NCT number NCT00088166
Other study ID # NTI 0303
Secondary ID XERECEPT®
Status Completed
Phase Phase 3
First received July 20, 2004
Last updated July 22, 2014
Start date May 2004
Est. completion date March 2008

Study information

Verified date July 2014
Source Celtic Pharma Development Services
Contact n/a
Is FDA regulated No
Health authority United States: Food and Drug Administration
Study type Interventional

Clinical Trial Summary

The purpose of this study is to compare the safety and efficacy of XERECEPT® to dexamethasone (Decadron) a common treatment for symptoms of brain swelling (edema). This study is specifically aimed at patients who require chronic high doses of dexamethasone to manage symptoms.


Description:

XERECEPT® is not a potential treatment for cancer, but may reduce the edema associated with tumors and as a result, decrease neurological symptoms.


Other known NCT identifiers
  • NCT00091013

Recruitment information / eligibility

Status Completed
Enrollment 200
Est. completion date March 2008
Est. primary completion date March 2008
Accepts healthy volunteers No
Gender Both
Age group 18 Years and older
Eligibility Inclusion Criteria:

- Histologically confirmed diagnosis of a primary malignant brain tumor or, if metastatic, documentation and histology (if available) of primary source of cancer.

- Patient must have 1 or more qualifying steroid-associated side effect(s) at Baseline.
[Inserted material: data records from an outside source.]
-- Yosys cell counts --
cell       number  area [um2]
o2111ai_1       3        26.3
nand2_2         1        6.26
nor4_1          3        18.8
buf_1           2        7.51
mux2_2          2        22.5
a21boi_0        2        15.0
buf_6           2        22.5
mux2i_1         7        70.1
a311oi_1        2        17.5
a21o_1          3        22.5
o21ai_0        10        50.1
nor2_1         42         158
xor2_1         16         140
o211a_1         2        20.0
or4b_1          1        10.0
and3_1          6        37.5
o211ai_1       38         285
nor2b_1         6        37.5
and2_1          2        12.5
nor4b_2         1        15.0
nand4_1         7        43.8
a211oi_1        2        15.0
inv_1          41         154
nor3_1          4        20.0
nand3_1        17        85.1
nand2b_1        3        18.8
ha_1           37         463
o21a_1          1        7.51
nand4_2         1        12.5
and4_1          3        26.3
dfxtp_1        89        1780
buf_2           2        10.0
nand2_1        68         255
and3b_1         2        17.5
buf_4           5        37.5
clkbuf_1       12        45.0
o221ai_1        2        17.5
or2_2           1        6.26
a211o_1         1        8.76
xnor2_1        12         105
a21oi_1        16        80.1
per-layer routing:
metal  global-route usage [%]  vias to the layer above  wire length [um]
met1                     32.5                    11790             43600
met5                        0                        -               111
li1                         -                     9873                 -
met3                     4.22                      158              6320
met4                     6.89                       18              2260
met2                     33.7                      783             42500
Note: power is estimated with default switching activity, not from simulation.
- Patient has required administration of dexamethasone to control symptoms of peritumoral edema for at least 30 days.

- Stable dexamethasone dose of 4-24 mg/day for at least 14 days prior to Baseline.

- Need for administration of dexamethasone to treat peritumoral brain edema (referenced above) has been documented by MRI or comparable diagnostic technology within 21 days of Baseline.

- Karnofsky score of > 50 at Screening and Baseline.

- Capable of self-administration of subcutaneous injections twice daily for 12 weeks, or availability of assistance from caregiver.

- Ability to provide written informed consent or, if unable to provide, have a legal guardian or representative provide written informed consent.

- For women of childbearing potential: a negative serum pregnancy test at Screening.

- Must be 18 years of age or older

Exclusion Criteria:

- Ongoing or anticipated need for surgery, radiosurgery or radiation therapy or the introduction of new chemotherapeutic regime within the first 5 weeks of study enrollment. Treatment with pre-study chemotherapy may continue.

- Concurrent enrollment in any other investigational drug or device study, or plan to enroll in such a study during the first 5 weeks of treatment.

- Systemic steroid use for any indication other than peritumoral brain edema.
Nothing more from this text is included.